[Dataset entries]
--- START ---

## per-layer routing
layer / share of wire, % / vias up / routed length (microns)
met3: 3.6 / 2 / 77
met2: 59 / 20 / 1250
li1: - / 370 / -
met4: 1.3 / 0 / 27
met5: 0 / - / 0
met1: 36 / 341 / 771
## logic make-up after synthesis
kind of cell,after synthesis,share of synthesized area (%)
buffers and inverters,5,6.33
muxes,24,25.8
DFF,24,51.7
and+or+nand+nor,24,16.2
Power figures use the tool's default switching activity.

--- END ---

The answer must be the lines from the one containing "buffers and inverters,5,6.33" through the last line of the records, copied exactly, with nothing else.

buffers and inverters,5,6.33
muxes,24,25.8
DFF,24,51.7
and+or+nand+nor,24,16.2
Power figures use the tool's default switching activity.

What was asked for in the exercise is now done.